[原子力産業新聞] 2002年3月14日 第2128号 <2面>

[原研] 高周波入射に成功

日本原子力研究所は6日、臨界プラズマ試験装慣のJT-60で開発を進めてきた発振周波数110ギガヘルツの核融合プラズマ用電子加熱用高周波加熱装置を利用して、一系統あたり0.84メガワットの世界最高パワーで5秒という長パルス入射に成功したと発表した。JT-60に4つある高周波入射系統であわせて2.8メガワットの高周波をプラズマ中心近くに入射することで、中心部の温度が約1.5億度上昇し、世界最高レベルの3億度のプラズマ電子温度を実現した。

高周波加熱は、熱核融合を起こさせるためプラズマを加熱する方法のひとつ。高周波の電力をプラズマに投入し、そのエネルギーをプラズマに吸収させるもので、原研ではプラズマ性能を向上させる研究のため高周波加熱装置の開発を進めてきていた。

100ギガヘルツを超える極めて周波数の高い加熱装置は、プラズマ中の電子と共鳴して効率良く電子を加熱できることから、国際熱核融合実験炉(ITER)計画において重要な加熱装置として位置づけられている。ITERでは170ギガヘルツが設計値。

ところがこうした高い周波数では、高周波の発振源となる大電力電子管内で発生する不要な高周波が引き起こす発熱のほか、プラズマヘの伝送路等で高周波損失などが大きいことが問題とされていた。

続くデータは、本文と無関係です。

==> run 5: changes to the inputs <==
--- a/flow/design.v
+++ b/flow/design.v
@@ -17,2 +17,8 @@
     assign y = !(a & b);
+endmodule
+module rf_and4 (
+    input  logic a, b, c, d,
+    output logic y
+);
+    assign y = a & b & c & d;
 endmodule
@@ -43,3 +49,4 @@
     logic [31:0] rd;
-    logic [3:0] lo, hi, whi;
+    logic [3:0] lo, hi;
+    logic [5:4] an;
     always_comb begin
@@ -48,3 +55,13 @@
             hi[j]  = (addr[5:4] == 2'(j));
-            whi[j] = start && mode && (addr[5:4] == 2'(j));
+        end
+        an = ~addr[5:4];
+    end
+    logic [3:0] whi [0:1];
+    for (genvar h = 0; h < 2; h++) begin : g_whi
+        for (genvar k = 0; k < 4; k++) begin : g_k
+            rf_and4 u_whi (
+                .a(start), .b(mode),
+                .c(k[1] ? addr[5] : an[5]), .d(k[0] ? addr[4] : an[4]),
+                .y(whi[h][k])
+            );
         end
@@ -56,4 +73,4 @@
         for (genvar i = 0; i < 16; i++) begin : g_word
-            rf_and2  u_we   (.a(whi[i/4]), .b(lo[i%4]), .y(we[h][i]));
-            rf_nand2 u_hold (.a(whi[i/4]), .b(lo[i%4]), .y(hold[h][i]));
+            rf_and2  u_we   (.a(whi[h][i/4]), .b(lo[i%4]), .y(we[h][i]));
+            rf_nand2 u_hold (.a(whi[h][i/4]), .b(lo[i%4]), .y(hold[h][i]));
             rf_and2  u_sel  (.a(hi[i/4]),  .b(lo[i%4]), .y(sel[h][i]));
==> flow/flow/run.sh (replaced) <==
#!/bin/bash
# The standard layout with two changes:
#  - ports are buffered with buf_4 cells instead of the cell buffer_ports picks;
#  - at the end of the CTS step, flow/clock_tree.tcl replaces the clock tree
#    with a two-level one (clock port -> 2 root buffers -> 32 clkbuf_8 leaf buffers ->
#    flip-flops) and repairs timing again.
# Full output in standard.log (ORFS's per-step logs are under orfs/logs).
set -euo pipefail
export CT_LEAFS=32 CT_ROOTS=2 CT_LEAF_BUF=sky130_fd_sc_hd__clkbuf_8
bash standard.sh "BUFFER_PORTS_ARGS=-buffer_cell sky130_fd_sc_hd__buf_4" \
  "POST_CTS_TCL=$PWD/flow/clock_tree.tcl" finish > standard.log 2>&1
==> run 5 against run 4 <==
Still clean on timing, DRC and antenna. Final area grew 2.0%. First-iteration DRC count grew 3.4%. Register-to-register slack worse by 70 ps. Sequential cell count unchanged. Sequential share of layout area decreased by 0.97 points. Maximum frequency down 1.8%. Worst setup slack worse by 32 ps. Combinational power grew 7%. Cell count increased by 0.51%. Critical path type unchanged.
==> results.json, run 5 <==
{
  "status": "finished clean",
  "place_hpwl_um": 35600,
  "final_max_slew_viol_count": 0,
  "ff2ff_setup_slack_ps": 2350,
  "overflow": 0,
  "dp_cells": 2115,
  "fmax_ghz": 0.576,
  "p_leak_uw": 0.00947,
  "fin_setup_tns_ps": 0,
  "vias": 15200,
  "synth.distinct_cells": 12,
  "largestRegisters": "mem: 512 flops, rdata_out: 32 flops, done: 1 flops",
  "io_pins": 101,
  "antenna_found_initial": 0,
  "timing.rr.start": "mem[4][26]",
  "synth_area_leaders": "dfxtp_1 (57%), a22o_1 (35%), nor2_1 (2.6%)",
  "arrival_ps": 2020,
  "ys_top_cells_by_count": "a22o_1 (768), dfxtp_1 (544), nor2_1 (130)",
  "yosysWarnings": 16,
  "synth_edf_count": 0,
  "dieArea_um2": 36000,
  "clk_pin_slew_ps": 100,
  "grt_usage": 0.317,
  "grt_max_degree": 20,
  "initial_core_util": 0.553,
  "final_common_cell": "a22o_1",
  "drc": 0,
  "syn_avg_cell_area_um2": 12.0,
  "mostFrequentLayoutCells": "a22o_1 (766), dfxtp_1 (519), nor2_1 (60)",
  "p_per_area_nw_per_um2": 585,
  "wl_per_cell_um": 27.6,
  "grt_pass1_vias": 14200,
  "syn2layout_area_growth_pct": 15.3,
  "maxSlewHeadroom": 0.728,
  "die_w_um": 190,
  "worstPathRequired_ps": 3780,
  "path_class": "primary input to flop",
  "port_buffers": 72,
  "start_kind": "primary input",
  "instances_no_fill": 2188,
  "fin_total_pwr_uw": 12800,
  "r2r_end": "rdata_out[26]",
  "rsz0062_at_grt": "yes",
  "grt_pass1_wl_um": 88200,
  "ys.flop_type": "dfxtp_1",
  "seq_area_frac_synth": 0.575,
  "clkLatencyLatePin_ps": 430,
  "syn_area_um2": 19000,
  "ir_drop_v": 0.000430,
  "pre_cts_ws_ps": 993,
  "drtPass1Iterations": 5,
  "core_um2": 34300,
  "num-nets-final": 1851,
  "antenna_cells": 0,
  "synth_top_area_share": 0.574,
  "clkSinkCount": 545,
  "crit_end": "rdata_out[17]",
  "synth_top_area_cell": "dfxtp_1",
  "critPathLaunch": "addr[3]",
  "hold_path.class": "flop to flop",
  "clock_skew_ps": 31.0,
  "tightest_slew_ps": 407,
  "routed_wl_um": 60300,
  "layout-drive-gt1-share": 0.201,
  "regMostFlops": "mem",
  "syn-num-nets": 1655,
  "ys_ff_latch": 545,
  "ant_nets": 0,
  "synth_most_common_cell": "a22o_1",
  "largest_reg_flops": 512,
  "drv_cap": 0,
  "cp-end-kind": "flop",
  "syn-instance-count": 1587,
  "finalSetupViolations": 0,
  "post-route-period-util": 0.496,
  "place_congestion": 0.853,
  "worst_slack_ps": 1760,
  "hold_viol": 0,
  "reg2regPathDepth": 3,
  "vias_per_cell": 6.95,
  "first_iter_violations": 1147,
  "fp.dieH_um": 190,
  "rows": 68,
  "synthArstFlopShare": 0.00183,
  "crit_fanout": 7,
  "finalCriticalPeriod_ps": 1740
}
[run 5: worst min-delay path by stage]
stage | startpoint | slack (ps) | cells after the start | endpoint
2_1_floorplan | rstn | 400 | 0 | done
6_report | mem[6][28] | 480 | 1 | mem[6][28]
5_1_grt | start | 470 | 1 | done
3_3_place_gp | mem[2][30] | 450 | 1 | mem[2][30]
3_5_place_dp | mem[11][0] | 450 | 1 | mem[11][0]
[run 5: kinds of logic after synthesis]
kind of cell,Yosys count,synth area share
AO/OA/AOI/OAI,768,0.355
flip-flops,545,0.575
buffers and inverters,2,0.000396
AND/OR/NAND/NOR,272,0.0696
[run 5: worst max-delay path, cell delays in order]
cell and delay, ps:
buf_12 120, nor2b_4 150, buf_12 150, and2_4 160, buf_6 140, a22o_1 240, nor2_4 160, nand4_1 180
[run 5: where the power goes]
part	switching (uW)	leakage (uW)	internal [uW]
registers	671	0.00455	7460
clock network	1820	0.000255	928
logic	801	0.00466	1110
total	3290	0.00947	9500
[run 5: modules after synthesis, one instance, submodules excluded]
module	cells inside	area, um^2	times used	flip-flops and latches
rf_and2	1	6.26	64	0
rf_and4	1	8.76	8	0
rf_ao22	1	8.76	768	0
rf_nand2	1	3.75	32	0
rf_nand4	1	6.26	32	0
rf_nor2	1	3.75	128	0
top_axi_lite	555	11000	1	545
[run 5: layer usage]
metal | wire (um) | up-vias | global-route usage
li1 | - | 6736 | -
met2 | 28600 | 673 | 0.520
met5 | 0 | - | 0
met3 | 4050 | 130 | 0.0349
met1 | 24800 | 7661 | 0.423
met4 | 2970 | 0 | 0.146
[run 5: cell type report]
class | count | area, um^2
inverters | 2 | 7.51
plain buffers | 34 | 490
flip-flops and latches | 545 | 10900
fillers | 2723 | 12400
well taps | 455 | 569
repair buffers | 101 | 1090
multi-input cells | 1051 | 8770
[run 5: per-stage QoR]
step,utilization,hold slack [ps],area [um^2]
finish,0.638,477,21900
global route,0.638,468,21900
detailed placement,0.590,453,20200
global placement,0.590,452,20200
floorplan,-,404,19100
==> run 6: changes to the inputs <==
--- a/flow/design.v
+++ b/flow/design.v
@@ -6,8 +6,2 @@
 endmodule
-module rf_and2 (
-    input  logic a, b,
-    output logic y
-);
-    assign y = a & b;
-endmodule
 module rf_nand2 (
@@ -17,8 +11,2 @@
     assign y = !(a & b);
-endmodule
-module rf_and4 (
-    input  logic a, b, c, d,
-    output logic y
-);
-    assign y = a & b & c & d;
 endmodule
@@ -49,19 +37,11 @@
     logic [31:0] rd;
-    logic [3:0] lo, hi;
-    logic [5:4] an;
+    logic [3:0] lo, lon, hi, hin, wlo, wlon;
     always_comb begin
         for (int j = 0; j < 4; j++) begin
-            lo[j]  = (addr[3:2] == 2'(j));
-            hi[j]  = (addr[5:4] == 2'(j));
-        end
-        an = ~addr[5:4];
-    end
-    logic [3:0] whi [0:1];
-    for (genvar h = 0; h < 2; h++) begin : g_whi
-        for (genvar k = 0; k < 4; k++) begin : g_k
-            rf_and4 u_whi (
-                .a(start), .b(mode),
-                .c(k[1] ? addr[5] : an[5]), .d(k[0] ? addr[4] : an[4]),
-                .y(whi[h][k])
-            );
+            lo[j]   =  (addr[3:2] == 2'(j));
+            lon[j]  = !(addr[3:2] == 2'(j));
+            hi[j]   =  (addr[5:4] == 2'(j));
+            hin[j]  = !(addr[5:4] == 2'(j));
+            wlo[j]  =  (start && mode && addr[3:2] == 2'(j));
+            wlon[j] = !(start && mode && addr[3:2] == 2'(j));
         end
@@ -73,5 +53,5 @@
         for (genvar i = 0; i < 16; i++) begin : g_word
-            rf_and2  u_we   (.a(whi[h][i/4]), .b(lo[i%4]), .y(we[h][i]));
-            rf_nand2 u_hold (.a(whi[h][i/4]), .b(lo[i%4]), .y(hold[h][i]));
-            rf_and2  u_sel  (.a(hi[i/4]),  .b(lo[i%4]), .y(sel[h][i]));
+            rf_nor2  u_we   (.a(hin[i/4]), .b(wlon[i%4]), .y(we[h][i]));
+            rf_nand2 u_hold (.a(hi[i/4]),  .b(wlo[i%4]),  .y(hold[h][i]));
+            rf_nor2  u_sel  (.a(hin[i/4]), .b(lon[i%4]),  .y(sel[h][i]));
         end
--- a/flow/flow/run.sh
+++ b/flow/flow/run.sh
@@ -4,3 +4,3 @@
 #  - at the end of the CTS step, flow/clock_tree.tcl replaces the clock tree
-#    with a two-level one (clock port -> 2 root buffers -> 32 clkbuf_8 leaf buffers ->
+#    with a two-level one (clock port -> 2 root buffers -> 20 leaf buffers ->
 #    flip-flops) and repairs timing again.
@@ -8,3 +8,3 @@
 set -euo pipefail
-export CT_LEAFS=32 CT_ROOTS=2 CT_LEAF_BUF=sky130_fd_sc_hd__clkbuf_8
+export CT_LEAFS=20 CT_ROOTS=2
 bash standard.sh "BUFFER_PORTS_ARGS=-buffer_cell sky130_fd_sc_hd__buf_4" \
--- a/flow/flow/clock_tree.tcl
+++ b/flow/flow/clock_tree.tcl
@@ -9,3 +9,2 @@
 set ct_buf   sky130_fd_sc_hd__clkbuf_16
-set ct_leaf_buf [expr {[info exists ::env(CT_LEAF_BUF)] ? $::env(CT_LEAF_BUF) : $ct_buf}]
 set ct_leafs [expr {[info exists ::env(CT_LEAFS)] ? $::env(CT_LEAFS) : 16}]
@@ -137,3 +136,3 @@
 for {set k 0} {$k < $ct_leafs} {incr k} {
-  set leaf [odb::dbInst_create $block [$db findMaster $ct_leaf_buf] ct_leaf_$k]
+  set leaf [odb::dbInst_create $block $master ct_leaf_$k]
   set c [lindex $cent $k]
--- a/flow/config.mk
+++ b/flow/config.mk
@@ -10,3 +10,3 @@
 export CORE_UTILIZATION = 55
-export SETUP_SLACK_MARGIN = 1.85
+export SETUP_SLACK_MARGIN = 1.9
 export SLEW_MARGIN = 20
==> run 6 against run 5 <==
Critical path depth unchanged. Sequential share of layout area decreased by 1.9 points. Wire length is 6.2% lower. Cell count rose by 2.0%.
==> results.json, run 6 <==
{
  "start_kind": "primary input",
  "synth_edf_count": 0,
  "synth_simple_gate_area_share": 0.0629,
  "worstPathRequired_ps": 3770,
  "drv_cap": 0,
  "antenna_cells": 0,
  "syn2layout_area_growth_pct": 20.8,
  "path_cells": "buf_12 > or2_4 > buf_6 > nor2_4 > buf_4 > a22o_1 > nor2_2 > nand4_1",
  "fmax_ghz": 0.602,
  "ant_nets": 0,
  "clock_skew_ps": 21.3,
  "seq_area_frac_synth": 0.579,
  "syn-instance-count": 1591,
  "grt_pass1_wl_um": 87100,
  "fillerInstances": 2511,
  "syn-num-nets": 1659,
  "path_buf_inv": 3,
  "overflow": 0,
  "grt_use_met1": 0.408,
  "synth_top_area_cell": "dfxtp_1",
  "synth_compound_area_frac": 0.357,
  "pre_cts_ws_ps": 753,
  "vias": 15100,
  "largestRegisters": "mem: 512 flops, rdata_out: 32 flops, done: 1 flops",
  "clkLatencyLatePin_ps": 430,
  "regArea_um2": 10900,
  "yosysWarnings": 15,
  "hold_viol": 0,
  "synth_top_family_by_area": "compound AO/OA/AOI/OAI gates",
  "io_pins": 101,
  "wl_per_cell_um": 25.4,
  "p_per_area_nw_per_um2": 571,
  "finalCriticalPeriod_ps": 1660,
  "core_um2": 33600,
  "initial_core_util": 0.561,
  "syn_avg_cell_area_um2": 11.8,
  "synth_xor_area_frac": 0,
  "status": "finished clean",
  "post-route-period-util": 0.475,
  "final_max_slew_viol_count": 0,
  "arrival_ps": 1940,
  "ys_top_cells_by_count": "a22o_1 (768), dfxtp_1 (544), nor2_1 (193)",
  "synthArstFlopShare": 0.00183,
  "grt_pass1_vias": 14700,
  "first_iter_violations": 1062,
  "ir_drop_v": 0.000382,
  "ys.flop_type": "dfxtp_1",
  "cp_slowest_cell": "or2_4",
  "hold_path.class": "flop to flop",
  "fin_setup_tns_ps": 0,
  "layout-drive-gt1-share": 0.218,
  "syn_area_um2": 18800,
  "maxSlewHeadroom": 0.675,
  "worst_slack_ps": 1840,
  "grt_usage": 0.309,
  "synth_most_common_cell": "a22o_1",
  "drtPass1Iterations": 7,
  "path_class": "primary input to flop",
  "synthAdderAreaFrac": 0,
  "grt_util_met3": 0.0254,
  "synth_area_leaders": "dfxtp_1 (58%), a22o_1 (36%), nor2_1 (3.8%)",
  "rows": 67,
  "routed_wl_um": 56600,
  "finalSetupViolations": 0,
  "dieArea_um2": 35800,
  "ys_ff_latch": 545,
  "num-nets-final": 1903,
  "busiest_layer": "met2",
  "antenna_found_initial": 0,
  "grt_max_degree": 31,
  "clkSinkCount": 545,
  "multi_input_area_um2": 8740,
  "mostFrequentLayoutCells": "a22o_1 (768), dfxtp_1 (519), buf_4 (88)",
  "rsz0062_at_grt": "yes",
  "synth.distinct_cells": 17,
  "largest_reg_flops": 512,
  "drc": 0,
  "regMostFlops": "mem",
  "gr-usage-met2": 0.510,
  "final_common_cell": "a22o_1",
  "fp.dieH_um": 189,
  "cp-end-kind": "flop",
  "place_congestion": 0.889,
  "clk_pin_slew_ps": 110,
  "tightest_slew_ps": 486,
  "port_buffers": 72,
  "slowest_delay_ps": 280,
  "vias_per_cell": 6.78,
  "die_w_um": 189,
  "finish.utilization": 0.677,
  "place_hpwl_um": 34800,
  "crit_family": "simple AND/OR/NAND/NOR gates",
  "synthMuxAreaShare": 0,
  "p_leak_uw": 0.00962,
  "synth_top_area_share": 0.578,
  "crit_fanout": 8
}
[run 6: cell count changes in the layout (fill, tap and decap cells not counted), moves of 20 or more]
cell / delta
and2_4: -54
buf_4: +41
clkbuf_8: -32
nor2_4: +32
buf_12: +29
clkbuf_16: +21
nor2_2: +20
Context: an optimization exercise on an open-source flow, tuned for small area, a short achievable clock period and few clock cycles. The choices shown serve that exercise and are no tape-out recipe.
No activity file was given, so power comes from the tool's default toggle rates.

## run G
==> flow/design.v (excerpt) <==
module knn_top #(
    parameter DATA_WIDTH = 8,
    parameter FEATURES   = 8,
    parameter K          = 5
    )(
    input                           clk                 ,
    input                           rst_n               ,
    input [DATA_WIDTH*FEATURES-1:0] train_data          ,
    input                           train_label         ,
    input                           data_valid          ,
    input                           training_done       ,
    input [DATA_WIDTH*FEATURES-1:0] test_data           ,
    output                          predicted_valid_o   ,
    output                          predicted_label_o
    );
==> module knn_distance_cal, before the edit <==
module knn_distance_cal (
    input             clk,
    input             rst_n,
    input      [63:0] train_data,
    input             train_label,
    input             sample_valid,
    input      [63:0] test_data,
    output     [7:0]  distance_o,
    output            label_o,
    output            valid_o
    );
    function [7:0] absdiff(input [7:0] a, input [7:0] b);
        reg [7:0] g, t, G, T;
        reg       c;
        integer i, j, k;
        begin
            g = a & ~b;
            t = a | ~b;
            G = g;
            T = t;
            for (k = 0; k < 3; k = k + 1)
                for (i = 0; i < 8; i = i + 1)
                    if (i & (1 << k)) begin
                        j = ((i >> k) << k) - 1;
                        G[i] = G[i] | (T[i] & G[j]);
                        T[i] = T[i] & T[j];
                    end
            c = G[7];
            absdiff[0] = a[0] ^ b[0];
            for (i = 1; i < 8; i = i + 1)
                absdiff[i] = a[i] ^ (b[i] ^ (c ^ (G[i-1] | (c & T[i-1]))));
        end
    endfunction
    reg  [63:0] diff_q;
    reg         label_q;
    reg         valid_q;
    reg  [63:0] diff_d;
    integer f;
    always @(*)
        for (f = 0; f < 8; f = f + 1)
            diff_d[f*8 +: 8] = absdiff(train_data[f*8 +: 8], test_data[f*8 +: 8]);
    always @(posedge clk) begin
        diff_q  <= diff_d;
        label_q <= train_label;
        if (!rst_n) valid_q <= 1'b0;
        else        valid_q <= sample_valid;
    end
    function gt8(input [7:0] a, input [7:0] b);
        integer j;
        reg r;
        begin
            r = 1'b0;
            for (j = 0; j < 8; j = j + 1)
                r = (a[j] & ~b[j]) | ((a[j] | ~b[j]) & r);
            gt8 = r;
        end
    endfunction
    function [7:0] max2(input [7:0] a, input [7:0] b);
        max2 = gt8(a, b) ? a : b;
    endfunction
    wire [7:0] m0   = max2(diff_q[ 7: 0], diff_q[15: 8]);
    wire [7:0] m1   = max2(diff_q[23:16], diff_q[31:24]);
    wire [7:0] m2   = max2(diff_q[39:32], diff_q[47:40]);
    wire [7:0] m3   = max2(diff_q[55:48], diff_q[63:56]);
    wire [7:0] m01  = max2(m0, m1);
    wire [7:0] m23  = max2(m2, m3);
    wire [7:0] cheb = max2(m01, m23);
    reg [7:0] cheb_q;
    reg       label_q2;
    reg       valid_q2;
    always @(posedge clk) begin
        cheb_q   <= cheb;
        label_q2 <= label_q;
        if (!rst_n) valid_q2 <= 1'b0;
        else        valid_q2 <= valid_q;
    end
    assign distance_o = cheb_q;
    assign label_o    = label_q2;
    assign valid_o    = valid_q2;
endmodule
Context: an optimization exercise on an open-source flow, tuned for small area. The choices shown serve that exercise and are no tape-out recipe. In this exercise RTL edits were held to simulation tests only and were not proved equivalent to the original. Power figures rest on the tool's default switching activity, not on a simulated workload.

## flow/design.v (module list and top-level ports; edited modules follow where they fit)
// module regfile: 25 lines
// module qar_gpio: 141 lines
// module qar_uart: 465 lines
// module qar_spi: 221 lines
// module qar_can: 177 lines
// module qar_timer: 240 lines
// module qar_i2c: 327 lines
// module qar_adc: 168 lines
// module qar_core: 520 lines
module qar_core #(
    parameter IMEM_DEPTH        = 64,
    parameter DMEM_DEPTH        = 256,
    parameter USE_INTERNAL_IMEM = 0,
    parameter USE_INTERNAL_DMEM = 0,
    parameter IMEM_DATA_WIDTH   = 32,
    parameter DMEM_DATA_WIDTH   = 32,
    parameter ICACHE_ENTRIES    = 0
) (
    input  wire        clk,
    input  wire        rst_n,
    output wire        imem_valid,
    output wire [31:0] imem_addr,
    input  wire        imem_ready,
    input  wire [IMEM_DATA_WIDTH-1:0] imem_rdata,
    output wire        mem_valid,
    output wire        mem_we,
    output wire [31:0] mem_addr,
    output wire [DMEM_DATA_WIDTH-1:0] mem_wdata,
    input  wire        mem_ready,
    input  wire [DMEM_DATA_WIDTH-1:0] mem_rdata,
    input  wire        irq_timer,
    input  wire        irq_external,
    output reg         irq_timer_ack,
    output reg         irq_external_ack,
    input  wire [31:0] gpio_in,
    output wire [31:0] gpio_out,
    output wire [31:0] gpio_dir,
    output wire        gpio_irq,
    output wire        uart_tx,
    input  wire        uart_rx,
    output wire        uart_de,
    output wire        uart_re,
    output wire        spi_sck,
    output wire        spi_mosi,
    input  wire        spi_miso,
    output wire [3:0]  spi_cs_n,
    output wire        i2c_scl,
    output wire        i2c_sda_out,
    input  wire        i2c_sda_in,
    output wire        i2c_sda_oe,
    input  wire [11:0] adc_ch0,
    input  wire [11:0] adc_ch1,
    input  wire [11:0] adc_ch2,
    input  wire [11:0] adc_ch3
);
  // ...
==> flow/flow/run.sh <==
#!/bin/bash
# Layout flow: the standard ORFS flow (standard.sh), with these changes:
#  1. synthesis maps the combinational logic with an area-oriented ABC script
#     (flow/area.abc) instead of ORFS's delay-oriented one. Everything else in
#     synthesis is the standard flow's own script, so the registers (names, count, cell
#     types) are exactly those of the standard synthesis: ABC only maps the
#     logic between them.
#  2. clock tree: clkbuf_16 buffers, sink clusters of at most 24 sinks within
#     100 um, no dummy loads (CTS_ARGS below).
#  3. (optional, OWN_PORT_BUFFER) the cell used for the port buffers.
# Every tool's output goes to the ORFS logs under orfs/logs/, and make's
# output to flow_make.log in this folder.
set -euo pipefail
W=$(pwd)

# ORFS synth.tcl, with the ABC call given our script
sed 's|^  log_cmd abc {\*}\$abc_args$|  lset abc_args 1 $::env(OWN_ABC_SCRIPT)\n  log_cmd abc {*}$abc_args|' \
    "$FLOW_HOME/scripts/synth.tcl" > "$W/own_synth_core.tcl"
grep -q 'OWN_ABC_SCRIPT' "$W/own_synth_core.tcl"
# The standard flow's synthesis wrapper, sourcing the synth.tcl above
sed "s|source \$::env(SCRIPTS_DIR)/synth.tcl|source $W/own_synth_core.tcl|" \
    "$W/synth_recipe.tcl" > "$W/own_synth.tcl"
grep -q 'own_synth_core' "$W/own_synth.tcl"

export OWN_ABC_SCRIPT="$W/flow/area.abc"
export CTS_ARGS="-sink_clustering_enable -repair_clock_nets -sink_clustering_size 24 -sink_clustering_max_diameter 100 -buf_list sky130_fd_sc_hd__clkbuf_16 -dont_use_dummy_load"

if [[ -f "$W/flow/port_buffer" ]]; then
    export BUFFER_PORTS_ARGS="-buffer_cell $(cat "$W/flow/port_buffer")"
fi

bash "$W/standard.sh" SYNTH_SCRIPT="$W/own_synth.tcl" finish > "$W/flow_make.log" 2>&1
==> flow/flow/area.abc <==
&get -n
&st
&dc2
&dch -f
&nf -R 1000 -a
&put
topo
stime -c
dnsize -c
==> flow/flow/port_buffer <==
sky130_fd_sc_hd__buf_1
==> flow/standard.sh <==
#!/bin/bash
# synth_recipe.tcl (not shown) runs the flow's synth.tcl, then flattens the netlist and writes it again
# the make line also repeats each setting of config.mk as NAME=value (left out here)
make -C /OpenROAD-flow-scripts/flow DESIGN_CONFIG=/design/flow/config.mk WORK_HOME=/design/flow/orfs CLKGATE_MAP_FILE= SYNTH_SCRIPT=/design/flow/synth_recipe.tcl "${@:-finish}"
==> flow/config.mk <==
export PLATFORM = sky130hd
export DESIGN_NAME = qar_core
export DESIGN_NICKNAME = qar_core
export VERILOG_FILES = /design/flow/design.v
export SDC_FILE = /design/flow/constraint.sdc
export NUM_CORES = 8
export LEC_CHECK = 0
export CAP_MARGIN = 35
export CORE_MARGIN = 2
export CORE_UTILIZATION = 52
export SETUP_SLACK_MARGIN = 0.1
export SLEW_MARGIN = 30
==> flow/constraint.sdc <==
create_clock -name core_clock -period 13.0 [get_ports {clk}]
set_input_delay 2.6000 -clock core_clock [delete_from_list [all_inputs] [get_ports {clk}]]
set_output_delay 2.6000 -clock core_clock [all_outputs]
set_load 0.01 [all_outputs]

こうした課題を克服するため、JT-60では(1)大電力電子管において、不要な高周波の発生を炭化ケイ素材を用いた吸収体により抑制し、発熱の問題を解決(2)高周波を送るための伝送系において、真空状態の特殊細管を採用するなど工夫により、約60メートルの長距離で従来の60〜70%に対し80%の高効率の高周波伝送を達成−の二つの技術改良を行った。その結果、ITERの高周波加熱装置における一系統当りの設計値0.8メガワットを超える大電力での長パルス入射を世界で初めて実証し、連続運転への見通しを得ることに成功した。